Monday 1 July 2013

Introduction to the TFA Value Ratings

As many of you reading this will be aware, one of my big tasks this Summer was to incorporate the TFA value ratings into my results sheets and consequently, to start releasing the TFA value ratings with my bets each week.  Before I start discussing the results of this project, I think I should make it clear how much work, time and effort has gone into this. To say it hasn’t been easy is a small understatement!

Basically, my value ratings are only one of 16 ratings I generate for each game. Ultimately, in terms of importance, the value ratings would be the 3rd or 4th most important rating factor I generate as I have better indicators within my ratings which aren’t actually linked to the price of the selection.  The value rating is generated as a combination of some of the other rating factors I’m using but on its own, I’ve never really thought the value rating was too powerful.

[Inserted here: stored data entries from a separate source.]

===== config.mk =====
export PLATFORM = sky130hd
export DESIGN_NAME = fast_frame_scheduler
export DESIGN_NICKNAME = d
export VERILOG_FILES = /design/src/rtl/fast_sched_pkg.sv /design/src/rtl/fast_stall_watchdog.sv /design/src/rtl/fast_frame_scheduler.sv
export SDC_FILE = /design/constraint.sdc
export NUM_CORES = 1
export LEC_CHECK = 0
export BUFFER_PORTS_ARGS = -buffer_cell sky130_fd_sc_hd__buf_2
export CORE_UTILIZATION = 41
export CTS_BUF_LIST = sky130_fd_sc_hd__clkbuf_4 sky130_fd_sc_hd__clkbuf_8
export DETAILED_ROUTE_END_ITERATION = 8
export GPL_TIMING_DRIVEN = 0
export PLACE_DENSITY = 0.65
export REMOVE_ABC_BUFFERS = 1
export SKIP_LAST_GASP = 1
export SLEW_MARGIN = 10
export SYNTH_ARGS = -nofsm -noshare
export SYNTH_HDL_FRONTEND = slang
export SYNTH_SLANG_ARGS = --single-unit

===== constraint.sdc =====
create_clock -name ap_clk -period 2.5 [get_ports ap_clk]
set_input_delay 0.5 -clock ap_clk [delete_from_list [all_inputs] [get_ports ap_clk]]
set_output_delay 0.5 -clock ap_clk [all_outputs]
set_load 0.005 [all_outputs]

===== src/rtl/fast_sched_pkg.sv =====
// rtl/fast_sched_pkg.sv - state encoding and default widths for the fast_ip frame scheduler
package fast_sched_pkg;

  typedef enum logic [2:0] {
    IDLE  = 3'd0,
    START = 3'd1,
    RUN   = 3'd2,
    DONE  = 3'd3,
    ERROR = 3'd4
  } state_t;

  localparam int DEF_W_DIM      = 12;
  localparam int DEF_W_CNT      = 16;
  localparam int DEF_WDOG_W     = 20;
  localparam int DEF_WDOG_LIMIT = 1000000;
  // Smallest frame the 7x7 FAST window can process.
  localparam int DEF_MIN_DIM    = 7;

endpackage


===== src/rtl/fast_stall_watchdog.sv =====
// rtl/fast_stall_watchdog.sv - consecutive-stall counter that flags a hung kernel
module fast_stall_watchdog #(
  parameter int WDOG_W     = 20,
  parameter int WDOG_LIMIT = 1000000
) (
  input  logic clk,
  input  logic rst_n,
  input  logic en,
  input  logic stall,
  input  logic kick,
  output logic expired
);

  localparam logic [WDOG_W-1:0] LAST = WDOG_W'(WDOG_LIMIT - 1);

  logic [WDOG_W-1:0] cnt;

  // Expiry needs a stalled cycle on top of LIMIT-1 counted ones; a kick in the same cycle wins.
  assign expired = en && stall && !kick && (cnt == LAST);

  // Count consecutive stalled cycles; any progress, completion or leaving the active states restarts it.
  always_ff @(posedge clk or negedge rst_n) begin
    if (!rst_n) begin
      cnt <= '0;
    end else if (!en || kick || !stall) begin
      cnt <= '0;
    end else if (cnt != LAST) begin
      cnt <= cnt + WDOG_W'(1);
    end
  end

endmodule


===== src/rtl/fast_frame_scheduler.sv =====
// rtl/fast_frame_scheduler.sv - sequences fast_ip (ap_ctrl_hs) over a programmed run of frames
module fast_frame_scheduler
  import fast_sched_pkg::*;
#(
  parameter int W_DIM      = DEF_W_DIM,
  parameter int W_CNT      = DEF_W_CNT,
  parameter int WDOG_W     = DEF_WDOG_W,
  parameter int WDOG_LIMIT = DEF_WDOG_LIMIT,
  parameter int MIN_DIM    = DEF_MIN_DIM
) (
  input  logic             ap_clk,
  input  logic             ap_rst_n,
  input  logic             cfg_valid,
  output logic             cfg_ready,
  input  logic [W_DIM-1:0] cfg_width,
  input  logic [W_DIM-1:0] cfg_height,
  input  logic [7:0]       cfg_threshold,
  input  logic [W_CNT-1:0] cfg_num_frames,
  input  logic             ctrl_abort,
  input  logic             ctrl_clear,
  output logic             k_ap_start,
  input  logic             k_ap_ready,
  input  logic             k_ap_done,
  input  logic             k_ap_idle,
  output logic [W_DIM-1:0] k_width,
  output logic [W_DIM-1:0] k_height,
  output logic [7:0]       k_threshold,
  input  logic             src_blk,
  input  logic             dst_blk,
  output logic             busy,
  output logic [W_CNT-1:0] frames_done,
  output logic             irq_done,
  output logic             err_cfg,
  output logic             err_stall
);

  localparam logic [W_DIM-1:0] MIN_V = W_DIM'(MIN_DIM);

  state_t           state, state_nxt;
  logic [W_CNT-1:0] num_frames;
  logic             abort_pending;
  logic             dims_ok;
  logic             accept;
  logic             frame_done;
  logic             last_frame;
  logic             active;
  logic             expired;

  assign dims_ok = (cfg_width >= MIN_V) && (cfg_height >= MIN_V);
  assign accept  = (state == IDLE) && cfg_valid && dims_ok;
  assign active  = (state == START) || (state == RUN);

  // A done coinciding with the start handshake counts as a completed frame straight away.
  assign frame_done = ((state == START) && k_ap_ready && k_ap_done) ||
                      ((state == RUN) && k_ap_done);

  // Zero frames means continuous, so the terminal compare is masked; an abort arriving with done still counts.
  assign last_frame = ((num_frames != '0) && (frames_done + W_CNT'(1) == num_frames)) ||
                      abort_pending || ctrl_abort;

  fast_stall_watchdog #(
    .WDOG_W     (WDOG_W),
    .WDOG_LIMIT (WDOG_LIMIT)
  ) u_wdog (
    .clk     (ap_clk),
    .rst_n   (ap_rst_n),
    .en      (active),
    .stall   (src_blk | dst_blk),
    .kick    (k_ap_done),
    .expired (expired)
  );

  // State register; reset drops k_ap_start immediately since it decodes straight from state.
  always_ff @(posedge ap_clk or negedge ap_rst_n) begin
    if (!ap_rst_n) begin
      state <= IDLE;
    end else begin
      state <= state_nxt;
    end
  end

  // Next-state and control outputs.
  always_comb begin
    state_nxt  = state;
    k_ap_start = 1'b0;
    busy       = 1'b1;
    irq_done   = 1'b0;
    cfg_ready  = 1'b0;
    case (state)
      IDLE: begin
        busy      = 1'b0;
        cfg_ready = cfg_valid;
        if (accept) begin
          state_nxt = START;
        end
      end
      START: begin
        k_ap_start = 1'b1;
        if (expired) begin
          state_nxt = ERROR;
        end else if (k_ap_ready) begin
          if (k_ap_done) begin
            state_nxt = last_frame ? DONE : START;
          end else begin
            state_nxt = RUN;
          end
        end
      end
      RUN: begin
        if (expired) begin
          state_nxt = ERROR;
        end else if (k_ap_done) begin
          state_nxt = last_frame ? DONE : START;
        end
      end
      DONE: begin
        irq_done  = 1'b1;
        state_nxt = IDLE;
      end
      ERROR: begin
        if (ctrl_clear && k_ap_idle) begin
          state_nxt = IDLE;
        end
      end
      default: begin
        state_nxt = IDLE;
      end
    endcase
  end

  // Run configuration, frame counter, abort latch and sticky error flags.
  always_ff @(posedge ap_clk or negedge ap_rst_n) begin
    if (!ap_rst_n) begin
      k_width       <= '0;
      k_height      <= '0;
      k_threshold   <= '0;
      num_frames    <= '0;
      frames_done   <= '0;
      abort_pending <= 1'b0;
      err_cfg       <= 1'b0;
      err_stall     <= 1'b0;
    end else begin
      if ((state == IDLE) && cfg_valid && !dims_ok) begin
        err_cfg <= 1'b1;
      end
      if (accept) begin
        k_width       <= cfg_width;
        k_height      <= cfg_height;
        k_threshold   <= cfg_threshold;
        num_frames    <= cfg_num_frames;
        frames_done   <= '0;
        abort_pending <= 1'b0;
      end
      if (active && ctrl_abort) begin
        abort_pending <= 1'b1;
      end
      if (frame_done) begin
        frames_done <= frames_done + W_CNT'(1);
      end
      if (expired) begin
        err_stall <= 1'b1;
      end
      if ((state == ERROR) && ctrl_clear && k_ap_idle) begin
        err_stall <= 1'b0;
        err_cfg   <= 1'b0;
      end
    end
  end

endmodule


# Word-level counts from Yosys, hierarchy flattened
# Cells that the tools add are included.
word_totals:
  register_bits: 90
  latch_bits: 0
  ram_bits: 0
  romBits: 0
  in_bits: 58
  output_inout_bits: 54
  word_cells: 82
  n_memories: 0
op_classes:
  n_addsub: 2
  multipliers: 0
  n_div: 0
  n_lt_le_gt_ge: 2
  n_eq_ne: 11
  n_shift: 0
  n_mux: 23
  bitwise_logic: 1
  n_reduce_logical: 33
op_table:
  columns: ["operator", "count"]
  rows:
  - ["20-bit 2-to-1 mux", 2]
  - ["16-bit 2-to-1 mux", 2]
  - ["12-bit by 3-bit greater-or-equal comparator with 1-bit output, second input constant", 2]
  - ["20-bit by 1-bit adder with 20-bit output, second input constant", 1]
  - ["20-bit == test, second input constant", 1]
  - ["20-bit != test, second input constant", 1]
  - ["3-bit 2-to-1 mux", 6]
  - ["16-bit by 1-bit adder with 16-bit output, second input constant", 1]
  - ["16-bit == test", 1]
  - ["16-bit nonzero test", 1]
  - ["1-bit logical AND", 15]
  - ["3-bit case mux with 4 select lines", 1]
  - ["1-bit 2-to-1 mux", 10]
  - ["2-bit nonzero test", 5]
  - ["3-bit by 2-bit == test with 1-bit output, second input constant", 2]
  - ["1-bit logical OR", 6]
  - ["3-bit != test, second input constant", 2]
  - ["1-bit zero test", 4]
  - ["2-bit 2-to-1 mux", 2]
  - ["2-bit != test, second input constant", 2]
  - ["4-bit AND reduction", 1]
  - ["3-bit by 1-bit == test with 1-bit output, second input constant", 1]
  - ["3-bit == test, second input constant", 1]
  - ["3-bit zero test", 1]
  - ["1-bit OR", 1]

# Logic depth before layout (Yosys ltp)
logic_depth:
  word_depth: 10
  ltp_mapped: 9

# Hierarchy
# Synthesis repeated with hierarchy kept, for this count alone.
unflattened:
  cells_unflattened: 426
  area_unflattened_um2: 4578.1
modules_own_cells:
  columns: ["mod", "instances", "cells_per_inst", "area_per_inst_um2"]
  rows:
  - ["fast_frame_scheduler", 1, 313, 3498.4]
  - ["fast_stall_watchdog", 1, 113, 1079.8]

# Worst setup path after synthesis
# No wires, ideal clock.
synth_timing:
  path_type: "flip-flop to flip-flop"
  start: "reg u_wdog.cnt[7]"
  end: "reg u_wdog.cnt[3]"
  setup_ns: 0.132
  t_arrival_ns: 2.123
  path_slack_ns: 0.245
  stages_incl_launch_ff: 8
  n_path_buf: 1
  synth_period_minus_slack_ns: 2.255
  path_cell_list: "dfrtp_1 or4b_1 or4_4 or2_1 buf_6 and3_4 xnor2_2 nor2_1"
synth_via:
  elab_chain_len: 2
synth_lines:
  columns: ["item", "line", "source"]
  rows:
  - ["from (decl)", "fast_stall_watchdog.sv:16", "logic [WDOG_W-1:0] cnt;"]
  - ["from (signal assigned)", "fast_stall_watchdog.sv:28", "cnt <= cnt + WDOG_W'(1);"]
  - ["20-bit != test", "fast_stall_watchdog.sv:27", "end else if (cnt != LAST) begin"]
  - ["2-bit nonzero test (no line)", null, null]
# Every way passes these cells.
# A chain may end at the register's enable or synchronous reset.

# Worst setup path after layout
layout_timing:
  start: "reg frames_done[0]"
  end: "reg state[1]"
layout_via:
  elab_chain_len: 10
  elab_cells_between_ends: 12
  cone_classes: "add/sub (1); eq/ne (1); mux (7); reduce/logical (3)"
layout_lines:
  columns: ["item", "line", "source"]
  rows:
  - ["from (decl)", "fast_frame_scheduler.sv:31", "output logic [W_CNT-1:0] frames_done,"]
  - ["from (signal assigned)", "fast_frame_scheduler.sv:158", "frames_done <= frames_done + W_CNT'(1);"]
  - ["16-bit by 1-bit adder with 16-bit output (*)", "fast_frame_scheduler.sv:58", "assign last_frame = ((num_frames != '0) && (frames_done + W_CNT'(1) == num_frames)) ||"]
  - ["16-bit == test (*)", "fast_frame_scheduler.sv:58", null]
  - ["1-bit logical AND (*)", "fast_frame_scheduler.sv:58", null]
  - ["1-bit logical OR (*)", "fast_frame_scheduler.sv:58", null]
  - ["1-bit logical OR (*)", "fast_frame_scheduler.sv:59", "abort_pending || ctrl_abort;"]
  - ["2-bit 2-to-1 mux (*)", "fast_frame_scheduler.sv:103, fast_frame_scheduler.sv:113", null]
  - ["2-bit 2-to-1 mux", "fast_frame_scheduler.sv:102", "if (k_ap_done) begin"]
  - ["3-bit 2-to-1 mux", "fast_frame_scheduler.sv:101", "end else if (k_ap_ready) begin"]
  - ["3-bit 2-to-1 mux", "fast_frame_scheduler.sv:99", "if (expired) begin"]
  - ["3-bit case mux with 4 select lines (*)", "fast_frame_scheduler.sv:89", "case (state)"]
  - ["to (signal assigned)", "fast_frame_scheduler.sv:78", "state <= state_nxt;"]
  - ["to (decl)", "fast_frame_scheduler.sv:39", "state_t state, state_nxt;"]
# Every way passes the cells marked *; elsewhere a longest branch is shown, timed or not. The select of a mux whose other input is x is not followed.

==> flow_metrics.env <==
export IMPL_cp_arrival_ns=2.67
export IMPL_dpl_cell_area_um2=5240
export IMPL_layout_drive_gt1_share=0.360
export IMPL_hold_class="primary input to async pin"
export IMPL_post_place_ws_ns=-0.372
export IMPL_die_w_um=107
export IMPL_ir_drop_mv=0.498
export IMPL_synth_area_per_cell_um2=10.4
export IMPL_clkTransAtPathRegs_ns=0.09
export IMPL_synth_largest_area_cell="dfrtp_1"
export IMPL_vias=3693
export IMPL_dpl_hpwl_um=7460
export IMPL_nets=597
export IMPL_critPathLaunch="frames_done[0]$_DFFE_PN0P_"
export IMPL_power_density_nw_per_um2=899
export IMPL_drt_total_wl_um=10500
export IMPL_design_area_um2=5460
export IMPL_clockBufferDepth=2
export IMPL_setup_violations_final=0
export IMPL_yosysTopAreaCellShare=0.495
export IMPL_r2r_cells=7
export IMPL_regToRegSetupSlack_ns=0.09
export IMPL_place_gp_congestion=0.814
export IMPL_synth_seq_cells=90
export IMPL_rsz0062_at_grt="true"
export IMPL_ant_nets=0
export IMPL_setup_ws_ns=0.0938
export IMPL_ioPinCount=112
export IMPL_grt_pass1_wl_um=17600
export IMPL_diodes=0
export IMPL_r2r_start="frames_done[0]$_DFFE_PN0P_"
export IMPL_ys_warn_count=0
export IMPL_min_period_ns=2.41
export IMPL_avgViaCountPerCell=5.41
export IMPL_track_usage=0.196
export IMPL_power_leakage_nw=2.44
export IMPL_grt_pass1_vias=3668
export IMPL_cts_max_level=3
export IMPL_hold_viol_final=0
export IMPL_cts_hold_buf=0
export IMPL_core_region_area_um2=10800
export IMPL_clkLatencyLatePin_ns=0.36
export IMPL_synth_cells=436
export IMPL_ys_seq_area_frac=0.495
export IMPL_clkSinkCount=90
export IMPL_finClkSkew_ns=0.00996
export IMPL_critPathLaunchType="register"
export IMPL_io_buffers=111
export IMPL_cts_buffers=9
export IMPL_fp_dieH_um=107
export IMPL_avgRoutedWirePerCell_um=15.3
export IMPL_synth_flop_cell="dfrtp_1"
export IMPL_drt_iter0_drc=176
export IMPL_initial_core_util=0.420
export IMPL_grt_max_degree=66
export IMPL_power_mw=4.91
export IMPL_critPathKind="register to register"
export IMPL_whs_ns=0.0402
export IMPL_finalCritPeriodShare=0.962
export IMPL_tightest_slew_ns=0.533
export IMPL_status="complete, no violations"
export IMPL_slew_violations=0
export IMPL_root_buffer="clkbuf_8"
export IMPL_antenna_found_initial=1
export IMPL_path_max_fanout=9
export IMPL_drc=0
export IMPL_crit_path_end_kind="register"
export IMPL_r2r_end="state[1]$_DFFE_PN0P_"
export IMPL_grt_ovfl_total=0
export IMPL_ys_types=49
export IMPL_synth_area_leaders="dfrtp_1 50%, mux2_2 12%, xor2_1 3.9%"
export IMPL_synth_async_sr_flop_share=1.00
export IMPL_synth_edf_count=0
export IMPL_max_freq_ghz=0.416
export IMPL_synth_area_um2=4550
export IMPL_area_growth_syn_to_layout_pct=20.0
export IMPL_cts_tree="built"
export IMPL_cp_required_ns=2.76
export IMPL_maxCapViolCount=0
export IMPL_slew_headroom=0.642
export IMPL_dieArea_um2=11500
export IMPL_rows=38
export IMPL_dr_pass1_iters=4
## cell usage in the layout, fill, tap and decap left out, drive strengths merged, types with 6 or more instances in the layout
cell type / instances
a21oi: 14
and2: 6
and3: 11
buf: 115
clkbuf: 10
dfrtp: 90
mux2: 48
mux2i: 7
nand2: 26
nand3: 19
nand4: 15
nor2: 38
nor3: 12
nor4: 7
o21ai: 30
o31ai: 7
or3: 7
xnor2: 16
xor2: 20
## cells in the mapped netlist (all sizes together), types with 2 or more instances
cell type / instances
nor3b: 2
xnor2: 16
mux2: 48
inv: 4
and2: 6
or4: 4
or2: 2
ha: 2
a22o: 2
nand3: 19
xor2: 20
mux2i: 7
nor2: 38
clkbuf: 22
or3: 7
a2111oi: 2
o21ai: 30
and3: 11
a21boi: 2
nand4: 15
buf: 3
nand2b: 2
o31ai: 7
o22ai: 2
a21oi: 14
nand2: 26
dfrtp: 90
nor4: 7
nor3: 12
a31oi: 3
## power by group
part | switching, mW | internal, mW
combinational | 0.776 | 0.949
sequential | 0.378 | 1.91
clock | 0.524 | 0.374
total | 1.68 | 3.23
## final cells by class
class,count,area (µm²)
inverters,4,15.0
multi-input cells,317,2220
clock inverters,6,41.3
flip-flops and latches,90,2250
fillers,1028,5380
well taps,140,175
repair buffers,115,621
clock buffers,10,131
## metal layers
metal / wire, µm / vias to the layer above / track usage
met1: 4670 / 1802 / 0.256
met5: 13 / - / 0
met2: 4940 / 100 / 0.311
met4: 238 / 2 / 0.0969
met3: 599 / 21 / 0.0406
li1: - / 1768 / -
## flip-flops by register name (all words and copies together), names as in the netlist
register and cells:
u_wdog.cnt 20, k_threshold 8, err_cfg 1, abort_pending 1
num_frames 16, k_width 12, k_height 12, err_stall 1
state 3, frames_done 16
## what timing repair did
item | in CTS | in global routing
gates cloned | 0 | 0
pin swaps | 0 | 1
resized for setup | 3 | 7
endpoints found under the setup margin | 16 | 17
setup buffers | 0 | 2
## worst max-delay path, cell delays in order, from the launching register on
cell	delay (ns)
dfrtp_2	0.47
ha_1	0.29
nand4_1	0.17
or4_1	0.58
xnor2_1	0.17
mux2i_1	0.18
nand4_1	0.12
o31ai_1	0.32
## worst max-delay path by stage
stage                                  endpoint  slack, ns  cells past startpoint
finish                     state[1]$_DFFE_PN0P_       0.09                      7
global route               state[1]$_DFFE_PN0P_      -0.06                      7
CTS                        state[1]$_DFFE_PN0P_      -0.05                      7
detailed placement   frames_done[6]$_DFFE_PN0P_      -0.37                      8
global placement     frames_done[6]$_DFFE_PN0P_      -2.03                      6
floorplan           frames_done[11]$_DFFE_PN0P_      -0.83                      6
## logic make-up (layout without fill, tap and decap cells)
kind of cell	count (synthesis)	after routing	synth area share
and+or+nand+nor	156	156	0.179
DFF	90	90	0.495
muxes	55	55	0.134
adders and majority gates	2	2	0.00550
buffers and inverters	29	135	0.0261
AOI/OAI and AO/OA	68	68	0.0894
xor gates and xnor gates	36	36	0.0710
## metrics by stage
step | instances | setup TNS (ns) | utilization
finish | 682 | 0 | 0.504
global route | 682 | -0.0560 | 0.504
CTS | 680 | -0.0512 | 0.501
detailed placement | 664 | -5.12 | 0.484
global placement | 662 | -115.09 | 0.477
floorplan | 411 | -42.83 | -
No activity file was read; power rests on OpenSTA's default activity.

My issue with doing this project has been a simple one. My base ratings sheets I use each week to generate the ratings before transferring the data to the next set of sheets to generate the systems contain the value ratings. However, when I generate the system bets, the value ratings (and all the other ratings) just drop out of the process and the only thing that remains are the odds as I obviously need the odds to work out whether or not the bet appears on a particular system as many of the systems have odds restrictions.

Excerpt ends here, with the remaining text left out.